The entries below contain a stretch that opens with the line containing "just over 500" and closes with the line containing "Reg-to-Reg Start: u_queue.rd_ptr_reg$_DFFE_PN0P_"; set down that stretch exactly, both ends included, and nothing else.
*** Block opens ***
**config.mk**
```make
export PLATFORM = sky130hd
export DESIGN_NAME = string_escape_encoder_core
export DESIGN_NICKNAME = d
export VERILOG_FILES = /design/src/hw/rtl/sesc_pkg.sv /design/src/hw/rtl/string_escape_encoder_core.sv /design/src/hw/rtl/sesc_front.sv /design/src/hw/rtl/sesc_queue.sv /design/src/hw/rtl/sesc_back.sv
export SDC_FILE = /design/constraint.sdc
export NUM_CORES = 1
export LEC_CHECK = 0
export BUFFER_PORTS_ARGS = -buffer_cell sky130_fd_sc_hd__buf_2
export CORE_MARGIN = 3
export CORE_UTILIZATION = 65
export CTS_CLUSTER_DIAMETER = 120
export DETAILED_ROUTE_END_ITERATION = 8
export GPL_ROUTABILITY_DRIVEN = 1
export HOLD_SLACK_MARGIN = 0.08
export PLACE_DENSITY_LB_ADDON = 0.2
export SLEW_MARGIN = 20
export SYNTH_ARGS = -nofsm -noshare
export SYNTH_HDL_FRONTEND = slang
export SYNTH_SLANG_ARGS = --single-unit
```
**constraint.sdc**
```tcl
create_clock -name clk -period 4.8 [get_ports clk]
set_input_delay 0.24 -clock clk [delete_from_list [all_inputs] [get_ports clk]]
set_output_delay 0.24 -clock clk [all_outputs]
set_load 0.05 [all_outputs]
```
**src/hw/rtl/sesc_pkg.sv**
```systemverilog
// shared types, character codes and decode functions for the string escape encoder
`timescale 1ns / 1ps
package sesc_pkg;

    localparam logic [2:0] MODE_SQ     = 3'd0;
    localparam logic [2:0] MODE_DQ     = 3'd1;
    localparam logic [2:0] MODE_XML    = 3'd2;
    localparam logic [2:0] MODE_BASE64 = 3'd3;

    localparam logic [7:0] CH_BSLASH = 8'h5C;
    localparam logic [7:0] CH_SQUOTE = 8'h27;
    localparam logic [7:0] CH_DQUOTE = 8'h22;
    localparam logic [7:0] CH_AMP    = 8'h26;
    localparam logic [7:0] CH_LT     = 8'h3C;
    localparam logic [7:0] CH_GT     = 8'h3E;
    localparam logic [7:0] CH_PAD    = 8'h3D;
    localparam logic [7:0] CH_PLUS   = 8'h2B;
    localparam logic [7:0] CH_SLASH  = 8'h2F;

    localparam logic [47:0] ENT_QUOT = "&quot;";
    localparam logic [39:0] ENT_AMP  = "&amp;";
    localparam logic [31:0] ENT_LT   = "&lt;";
    localparam logic [31:0] ENT_GT   = "&gt;";

    typedef enum logic [3:0] {
        K_PLAIN,
        K_ESC,
        K_QUOT,
        K_AMP,
        K_LT,
        K_GT,
        K_B64_3,
        K_B64_2,
        K_B64_1
    } kind_t;

    typedef struct packed {
        kind_t      kind;
        logic [7:0] c0;
        logic [7:0] c1;
        logic [7:0] c2;
        logic       last;
    } desc_t;

    function automatic logic [2:0] desc_len(input kind_t k);
        logic [2:0] n;
        unique case (k)
            K_PLAIN: n = 3'd1;
            K_ESC:   n = 3'd2;
            K_QUOT:  n = 3'd6;
            K_AMP:   n = 3'd5;
            K_LT:    n = 3'd4;
            K_GT:    n = 3'd4;
            default: n = 3'd4;
        endcase
        return n;
    endfunction

    function automatic logic [7:0] b64_char(input logic [5:0] s);
        logic [7:0] v;
        priority if (s < 6'd26)
            v = 8'd65 + {2'b00, s};
        else if (s < 6'd52)
            v = 8'd71 + {2'b00, s};
        else if (s < 6'd62)
            v = {2'b00, s} - 8'd4;
        else if (s == 6'd62)
            v = CH_PLUS;
        else
            v = CH_SLASH;
        return v;
    endfunction

    function automatic logic [7:0] char_at(input desc_t d, input logic [2:0] i);
        logic [7:0] ch;
        logic [5:0] sx;
        logic [2:0] nbytes;
        unique case (i[1:0])
            2'd0: sx = d.c0[7:2];
            2'd1: sx = {d.c0[1:0], d.c1[7:4]};
            2'd2: sx = {d.c1[3:0], d.c2[7:6]};
            default: sx = d.c2[5:0];
        endcase
        unique case (d.kind)
            K_B64_3: nbytes = 3'd3;
            K_B64_2: nbytes = 3'd2;
            default: nbytes = 3'd1;
        endcase
        unique case (d.kind)
            K_PLAIN: ch = d.c0;
            K_ESC:   ch = (i == 3'd0) ? CH_BSLASH : d.c0;
            K_QUOT:  ch = ENT_QUOT[8 * (3'd5 - i) +: 8];
            K_AMP:   ch = ENT_AMP[8 * (3'd4 - i) +: 8];
            K_LT:    ch = ENT_LT[8 * (3'd3 - i) +: 8];
            K_GT:    ch = ENT_GT[8 * (3'd3 - i) +: 8];
            default: ch = (i > nbytes) ? CH_PAD : b64_char(sx);
        endcase
        return ch;
    endfunction

endpackage

```
**src/hw/rtl/string_escape_encoder_core.sv**
```systemverilog
// top level of the string escape encoder
`timescale 1ns / 1ps
// Takes a string one byte per word (tlast on the final byte) and emits the escaped or
// encoded string one character per word, tlast on its final character. cfg_wr_data selects
// the treatment: 0 backslash before ' and \, 1 backslash before " and \, 2 XML entities for
// " & < >, 3 base64 with '=' padding, 4 to 7 passthrough; a write also drops any partial
// base64 group. The output runs at one character per cycle when the receiver does not stall,
// and an input byte produces as many characters as its treatment gives: one for most bytes, two
// for an escape, four to six for an entity, and in base64 four for the byte that completes a
// group of three or ends the string, none for the other bytes of a group.
// The back end's character sequencer walks through them; a two-entry descriptor queue lets
// input keep flowing while a long expansion or a stalled output is in progress.
module string_escape_encoder_core (
    input  logic       clk,
    input  logic       rst_n,
    input  logic       cfg_wr_en,
    input  logic [2:0] cfg_wr_data,      // quote_mode
    input  logic       s_axis_tvalid,
    output logic       s_axis_tready,
    input  logic [7:0] s_axis_tdata,     // [7:0] in_byte
    input  logic       s_axis_tlast,
    output logic       m_axis_tvalid,
    input  logic       m_axis_tready,
    output logic [7:0] m_axis_tdata,     // [7:0] out_char
    output logic       m_axis_tlast
);
    import sesc_pkg::*;

    logic  in_fire;
    logic  push;
    logic  pop;
    logic  full;
    logic  head_valid;
    desc_t push_desc;
    desc_t head_desc;

    assign s_axis_tready = !full;
    assign in_fire       = s_axis_tvalid && !full;

    sesc_front u_front (
        .clk         (clk),
        .rst_n       (rst_n),
        .cfg_wr_en   (cfg_wr_en),
        .cfg_wr_data (cfg_wr_data),
        .in_fire     (in_fire),
        .in_byte     (s_axis_tdata),
        .in_last     (s_axis_tlast),
        .push        (push),
        .push_desc   (push_desc)
    );

    sesc_queue u_queue (
        .clk        (clk),
        .rst_n      (rst_n),
        .push       (push),
        .push_desc  (push_desc),
        .pop        (pop),
        .full       (full),
        .head_valid (head_valid),
        .head_desc  (head_desc)
    );

    sesc_back u_back (
        .clk           (clk),
        .rst_n         (rst_n),
        .head_valid    (head_valid),
        .head_desc     (head_desc),
        .pop           (pop),
        .m_axis_tvalid (m_axis_tvalid),
        .m_axis_tready (m_axis_tready),
        .m_axis_tdata  (m_axis_tdata),
        .m_axis_tlast  (m_axis_tlast)
    );

endmodule

```
**src/hw/rtl/sesc_front.sv**
```systemverilog
// front end: accepts input bytes, holds the mode and base64 group, classifies into descriptors
`timescale 1ns / 1ps
module sesc_front (
    input  logic           clk,
    input  logic           rst_n,
    input  logic           cfg_wr_en,
    input  logic [2:0]     cfg_wr_data,
    input  logic           in_fire,
    input  logic [7:0]     in_byte,
    input  logic           in_last,
    output logic           push,
    output sesc_pkg::desc_t push_desc
);
    import sesc_pkg::*;

    logic [2:0]  mode_reg;
    logic [1:0]  phase_reg, phase_next;
    logic [15:0] held_reg, held_next;
    logic        emit;
    desc_t       d;

    always_comb
    begin
        phase_next = phase_reg;
        held_next  = held_reg;
        emit       = 1'b1;
        d.kind     = K_PLAIN;
        d.c0       = in_byte;
        d.c1       = 8'd0;
        d.c2       = 8'd0;
        d.last     = in_last;
        unique case (mode_reg)
            MODE_SQ:
            begin
                if (in_byte == CH_SQUOTE || in_byte == CH_BSLASH)
                    d.kind = K_ESC;
            end
            MODE_DQ:
            begin
                if (in_byte == CH_DQUOTE || in_byte == CH_BSLASH)
                    d.kind = K_ESC;
            end
            MODE_XML:
            begin
                priority if (in_byte == CH_DQUOTE)
                    d.kind = K_QUOT;
                else if (in_byte == CH_AMP)
                    d.kind = K_AMP;
                else if (in_byte == CH_LT)
                    d.kind = K_LT;
                else if (in_byte == CH_GT)
                    d.kind = K_GT;
                else
                    d.kind = K_PLAIN;
            end
            MODE_BASE64:
            begin
                priority if (phase_reg == 2'd2)
                begin
                    d.kind     = K_B64_3;
                    d.c0       = held_reg[15:8];
                    d.c1       = held_reg[7:0];
                    d.c2       = in_byte;
                    phase_next = 2'd0;
                    held_next  = 16'd0;
                end
                else if (phase_reg == 2'd1)
                begin
                    d.kind = K_B64_2;
                    d.c0   = held_reg[15:8];
                    d.c1   = in_byte;
                    emit   = in_last;
                    if (in_last)
                    begin
                        phase_next = 2'd0;
                        held_next  = 16'd0;
                    end
                    else
                    begin
                        phase_next = 2'd2;
                        held_next  = {held_reg[15:8], in_byte};
                    end
                end
                else
                begin
                    d.kind = K_B64_1;
                    emit   = in_last;
                    if (in_last)
                    begin
                        phase_next = 2'd0;
                        held_next  = 16'd0;
                    end
                    else
                    begin
                        phase_next = 2'd1;
                        held_next  = {in_byte, 8'd0};
                    end
                end
            end
            default:
            begin
                d.kind = K_PLAIN;
            end
        endcase
    end

    assign push      = in_fire && emit;
    assign push_desc = d;

    always_ff @(posedge clk or negedge rst_n)
    begin
        if (!rst_n)
        begin
            mode_reg  <= MODE_SQ;
            phase_reg <= 2'd0;
            held_reg  <= 16'd0;
        end
        else if (cfg_wr_en)
        begin
            mode_reg  <= cfg_wr_data;
            phase_reg <= 2'd0;
            held_reg  <= 16'd0;
        end
        else if (in_fire)
        begin
            phase_reg <= phase_next;
            held_reg  <= held_next;
        end
    end

endmodule

```
**src/hw/rtl/sesc_queue.sv**
```systemverilog
// two-entry descriptor queue between front and back
`timescale 1ns / 1ps
module sesc_queue (
    input  logic            clk,
    input  logic            rst_n,
    input  logic            push,
    input  sesc_pkg::desc_t push_desc,
    input  logic            pop,
    output logic            full,
    output logic            head_valid,
    output sesc_pkg::desc_t head_desc
);
    import sesc_pkg::*;

    desc_t      entry_reg [2];
    logic       wr_ptr_reg;
    logic       rd_ptr_reg;
    logic [1:0] count_reg;

    assign full       = (count_reg == 2'd2);
    assign head_valid = (count_reg != 2'd0);
    assign head_desc  = entry_reg[rd_ptr_reg];

    always_ff @(posedge clk)
    begin
        if (push)
            entry_reg[wr_ptr_reg] <= push_desc;
    end

    always_ff @(posedge clk or negedge rst_n)
    begin
        if (!rst_n)
        begin
            wr_ptr_reg <= 1'b0;
            rd_ptr_reg <= 1'b0;
            count_reg  <= 2'd0;
        end
        else
        begin
            if (push)
                wr_ptr_reg <= ~wr_ptr_reg;
            if (pop)
                rd_ptr_reg <= ~rd_ptr_reg;
            unique case ({push, pop})
                2'b10:   count_reg <= count_reg + 2'd1;
                2'b01:   count_reg <= count_reg - 2'd1;
                default: count_reg <= count_reg;
            endcase
        end
    end

endmodule

```
**src/hw/rtl/sesc_back.sv**
```systemverilog
// back end: expands the head descriptor into one output character per cycle while the output is not stalled
`timescale 1ns / 1ps
module sesc_back (
    input  logic            clk,
    input  logic            rst_n,
    input  logic            head_valid,
    input  sesc_pkg::desc_t head_desc,
    output logic            pop,
    output logic            m_axis_tvalid,
    input  logic            m_axis_tready,
    output logic [7:0]      m_axis_tdata,
    output logic            m_axis_tlast
);
    import sesc_pkg::*;

    logic [2:0] idx_reg;
    logic       valid_reg;
    logic [7:0] char_reg;
    logic       last_reg;
    logic       step;
    logic       final_char;

    assign step       = head_valid && (!valid_reg || m_axis_tready);
    assign final_char = (idx_reg == desc_len(head_desc.kind) - 3'd1);
    assign pop        = step && final_char;

    always_ff @(posedge clk or negedge rst_n)
    begin
        if (!rst_n)
        begin
            idx_reg   <= 3'd0;
            valid_reg <= 1'b0;
        end
        else
        begin
            if (step)
                idx_reg <= final_char ? 3'd0 : idx_reg + 3'd1;
            if (step)
                valid_reg <= 1'b1;
            else if (m_axis_tready)
                valid_reg <= 1'b0;
        end
    end

    always_ff @(posedge clk)
    begin
        if (step)
        begin
            char_reg <= char_at(head_desc, idx_reg);
            last_reg <= head_desc.last && final_char;
        end
    end

    assign m_axis_tvalid = valid_reg;
    assign m_axis_tdata  = char_reg;
    assign m_axis_tlast  = last_reg;

endmodule

```
# After elaboration in Yosys (flattened, before gate mapping)
# Memory sizes are Yosys's and may differ from the RTL's.
# Cells that the tools add are included.
# Widths: inputs -> output; s select.
totals:
  mem_bits_rw: 58
  out_inout_bits: 11
  reg_bits: 38
  mem_count: 1
mem_list:
  columns: ["memory", "words", "width", "rd", "rd_ports_with_merged_regs", "write_ports", "line_no", "text"]
  rows:
  - ["u_queue.entry_reg", 2, 29, 1, 0, 1, "sesc_queue.sv:15", "desc_t entry_reg [2];"]
classes:
  shift: 4
  eq_ne: 26
  n_lt_le_gt_ge: 4
  n_addsub: 10
  n_reduce_logical: 21
  mux: 46
  bitwise: 2
ops:
  columns: ["op", "n"]
  rows:
  - ["$mux 16", 8]
  - ["$shiftx 32x33->8 const A", 2]
  - ["$mux 8", 6]
  - ["$pmux 8 s6", 1]
  - ["$shiftx 48x33->8 const A", 1]
  - ["$eq 8x6->1 const B", 5]
  - ["$shiftx 40x33->8 const A", 1]
  - ["$mux 24", 1]
  - ["$mux 20", 1]
  - ["$pmux 6 s3", 1]
  - ["$add 7x6->8 const A", 2]
  - ["$eq 4x3->1 const B", 4]
  - ["$mux 4", 4]
  - ["$pmux 4 s4", 1]
  - ["$lt 6x6->1 const B", 2]
  - ["$mux 2", 6]
  - ["$mux 3", 4]
  - ["$pmux 3 s4", 1]
  - ["$reduce_bool 2->1", 5]
  - ["$mux 1", 9]
  - ["$eq 2x2->1 const B", 4]
  - ["$eq 4x2->1 const B", 2]
  - ["$eq 8x7->1 const B", 1]
  - ["$pmux 2 s2", 2]
  - ["other kinds (26)", 39]

# Longest topological paths before layout
depth:
  word_depth: 11
  mapped_depth: 18
  ltp_nobuf: 14

# Hierarchy
# Synthesis repeated with hierarchy kept, for this count alone.
unflattened:
  hier_cells: 439
  area_unflattened_um2: 5292.6
by_module_without_submodules:
  columns: ["mod", "cells_each", "area_each_um2", "n_inst", "seq_area_each_um2"]
  rows:
  - ["sesc_queue", 106, 2287.2, 1, 1841.8]
  - ["sesc_back", 211, 1710.4, 1, 370.4]
  - ["sesc_front", 120, 1285.0, 1, 525.5]
  - ["string_escape_encoder_core", 2, 10.0, 1, 0.0]

# Worst setup path before layout
# No wires, ideal clock.
synth_timing:
  path_type: "flip-flop to flip-flop"
  start: "register u_queue.rd_ptr_reg"
  end: "register u_queue.count_reg[1]"
  period_less_slack_ps: 3121
  t_required_ps: 4721
  setup_slack_ps: 1679
  setup_ps: 79
  path_stages_with_launch: 17
  arrival_time_ps: 3042
  path_cell_list: "dfrtp_1 -> buf_6 -> buf_12 -> buf_6 -> mux2_2 -> buf_2 -> nand2_1 -> nand3_1 -> ha_1 -> xor2_1 -> or3_1 -> a21oi_1 -> o21ai_1 -> nor2_2 -> ha_1 -> nor2_1 -> xor2_1"
synth_via:
  elab_chain_len: 8
  elab_cells_between_ends: 13
  cone_classes: "add/sub (1); eq/ne (6); mux (2); reduce/logical (3); memory (1)"
synth_lines:
  columns: ["item", "line_no", "text"]
  rows:
  - ["from (decl)", "sesc_queue.sv:17", "logic rd_ptr_reg;"]
  - ["from (signal assigned)", "sesc_queue.sv:43", "rd_ptr_reg <= ~rd_ptr_reg;"]
  - ["$mem_v2 2x29 (*)", null, null]
  - ["$eq 4x2->1, or another cell as far along", "sesc_pkg.sv:47", "unique case (k)"]
  - ["$pmux 3 s4 (*)", "sesc_pkg.sv:47", null]
  - ["$sub 3x1->3 (*)", "sesc_back.sv:24", "assign final_char = (idx_reg == desc_len(head_desc.kind) - 3'd1);"]
  - ["$eq 3x3->1 (*)", "sesc_back.sv:24", null]
  - ["$logic_and 1x1->1 (*)", "sesc_back.sv:25", "assign pop = step && final_char;"]
  - ["via pop", "string_escape_encoder_core.sv:31", "logic pop;"]
  - ["$eq 2x1->1 or $eq 2x2->1 (tied branches)", "sesc_queue.sv:44", "unique case ({push, pop})"]
  - ["$pmux 2 s2 or $reduce_bool 2->1 (tied branches)", null, null]
  - ["to (signal assigned)", "sesc_queue.sv:45", "2'b10: count_reg <= count_reg + 2'd1;"]
  - ["to (signal assigned)", "sesc_queue.sv:46", "2'b01: count_reg <= count_reg - 2'd1;"]
  - ["to (signal assigned)", "sesc_queue.sv:47", "default: count_reg <= count_reg;"]
  - ["to (decl)", "sesc_queue.sv:18", "logic [1:0] count_reg;"]
# The timed path passes the listed nets; every way through them passes the cells marked *.
# A chain may end at the register's enable or synchronous reset.

# Worst setup path in the final report
layout_timing:
  start: "register u_queue.rd_ptr_reg"
  end: "register u_back.char_reg[2] (netlist: u_back.m_axis_tdata[2]) (data pin)"
layout_via:
  elab_chain_len: 10
  elab_cells_between_ends: 28
  cone_classes: "add/sub (3); order compare (4); eq/ne (8); mux (11); reduce/logical (1); memory (1)"
layout_lines:
  columns: ["item", "line_no", "text"]
  rows:
  - ["$mem_v2 2x29 (*)", null, null]
  - ["branches (longest 8 deep; another with $sub 6x3->7)", null, null]
  - ["$pmux 8 s6 (*)", "sesc_pkg.sv:89", "unique case (d.kind)"]
  - ["to (signal assigned)", "sesc_back.sv:49", "char_reg <= char_at(head_desc, idx_reg);"]
  - ["to (decl)", "sesc_back.sv:18", "logic [7:0] char_reg;"]
# Mark *: on every way between the ends. The select of a mux whose other input is x is not followed.

==> impl_results.md <==
* Outcome: complete, no violations
* Max reg flops at 58
* Fill count at about 560
* Hold Path Stages at 2
* Worst R2R Setup Slack at 1.21 ns
* Final core utilization at 73.0%
* Initial antenna violation count at 0
* Required @ worst endpoint at 4.90 ns
* Clock Power Share at a little over an eighth
* Vias in the first global route at 3772
* CTS tree: yes
* Min-delay src: cfg_wr_data[1]
* Post-place setup slack at 1.22 ns
* Clock buffer depth at 2
* Initial DRC Count at 235
* Largest net degree at the start of global routing at 30
* PortBufs at 27
* Max Cap Viol at 0
* Top Ports at 28
* Vias/cell at 6.32
* Final ANT Viol Nets at 0
* Most used DFF post-synth: edfxtp_1
* Sequential Power Share at 33.3%
* Crit-path max FO at 25
* DRT Pass-1 Iters at 5
* Final slew viol count at 0
* Mapped Avg Cell Area at 11.7 µm²
* Avg WL per Cell at 19.6 µm
* Rel. slew slack at slightly above 30%
* Overflow after GRT at 0
* Critical path class: reg2reg
* Clock transition at path regs at 0.11 ns
* Number of synthesized flops with an enable pin at 67
* # setup viols final at 0
* YS warnings at 0
* Final worst path period need at 3.59 ns
* Int Power at about 2.1 mW
* Final Skew at 0.00992 ns
* Die area at 0.00935 mm²
* FFs w/ async S/R, synth at 30.2%
* CTS root buffer: clkbuf_8
* Worst r2r path cells at 10
* Net load switching power at 1.75 mW
* # DRC at 0
* Starting density of the core at 68.2%
* Hold Crit Class: in2reg
* Post-synthesis sequential area ratio at 51.2%
* Fin. Hold Viols at 0
* Startpoint types: flip-flop
* Post-cts sizing count at 0
* Comb power frac at a little over half
* Die width at a little under 100 µm
* Worst R2R End: u_back.m_axis_tdata[2]$_DFFE_PP_
* Site Rows at 32
* Die Ht at 96.7 µm
* Total clock sinks at 96
* First-pass GRT wire length at 19200 µm
* Setup TNS at 0 ns
* Pwr Density at 669 mW/mm²
* RSZ-0062 raised after global routing: no
* Final worst setup slack at 1.21 ns
* VDD IR max at 261 µV
* Hold Buf Count CTS at 2
* Worst Tran Pin Value at 1.03 ns
* Yosys cell types at 77
* Switching Share at 45.7%
* Critical path arrival at 3.69 ns
* Fin crit share at between 70% and 80%
* Net count, final at just over 500
* P_leak at approximately 2.2 nW
* DR vias at around 3700
* Total GRT Usage at about a quarter
* Syn nets at 494
* Crit. End Element: flip-flop
* Synth Register Bits at 96
* Synthesized cell area at 0.00535 mm²
* Post-synthesis instance total at 458
* Clk_lat worst skew at roughly 0.36 ns
* Final RePlAce weighted congestion at 1.02
* Total Wirelength at approximately 11000 µm
* Post-DP HPWL at 8320 µm
* Number of antenna diodes at 0
* Reg-to-Reg Start: u_queue.rd_ptr_reg$_DFFE_PN0P_
* Worst-case hold slack at ~0.11 ns
* Num CTS Buffers at 9
* Setup bufs post-CTS at 0
* Hold endpoint: u_front.mode_reg[1]$_DFFE_PN0P_
* Peak Freq at around 280 MHz
* Core box area at roughly 0.0078 mm²
* Tot Pwr at approximately 3.8 mW
* Share of layout cells above drive strength 1 at 19.8%
* H-tree depth at 3
* Synthesis-to-layout area growth at 7.06%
*** Block closes ***
**Exercise output**
* Net count, final at just over 500
* P_leak at approximately 2.2 nW
* DR vias at around 3700
* Total GRT Usage at about a quarter
* Syn nets at 494
* Crit. End Element: flip-flop
* Synth Register Bits at 96
* Synthesized cell area at 0.00535 mm²
* Post-synthesis instance total at 458
* Clk_lat worst skew at roughly 0.36 ns
* Final RePlAce weighted congestion at 1.02
* Total Wirelength at approximately 11000 µm
* Post-DP HPWL at 8320 µm
* Number of antenna diodes at 0
* Reg-to-Reg Start: u_queue.rd_ptr_reg$_DFFE_PN0P_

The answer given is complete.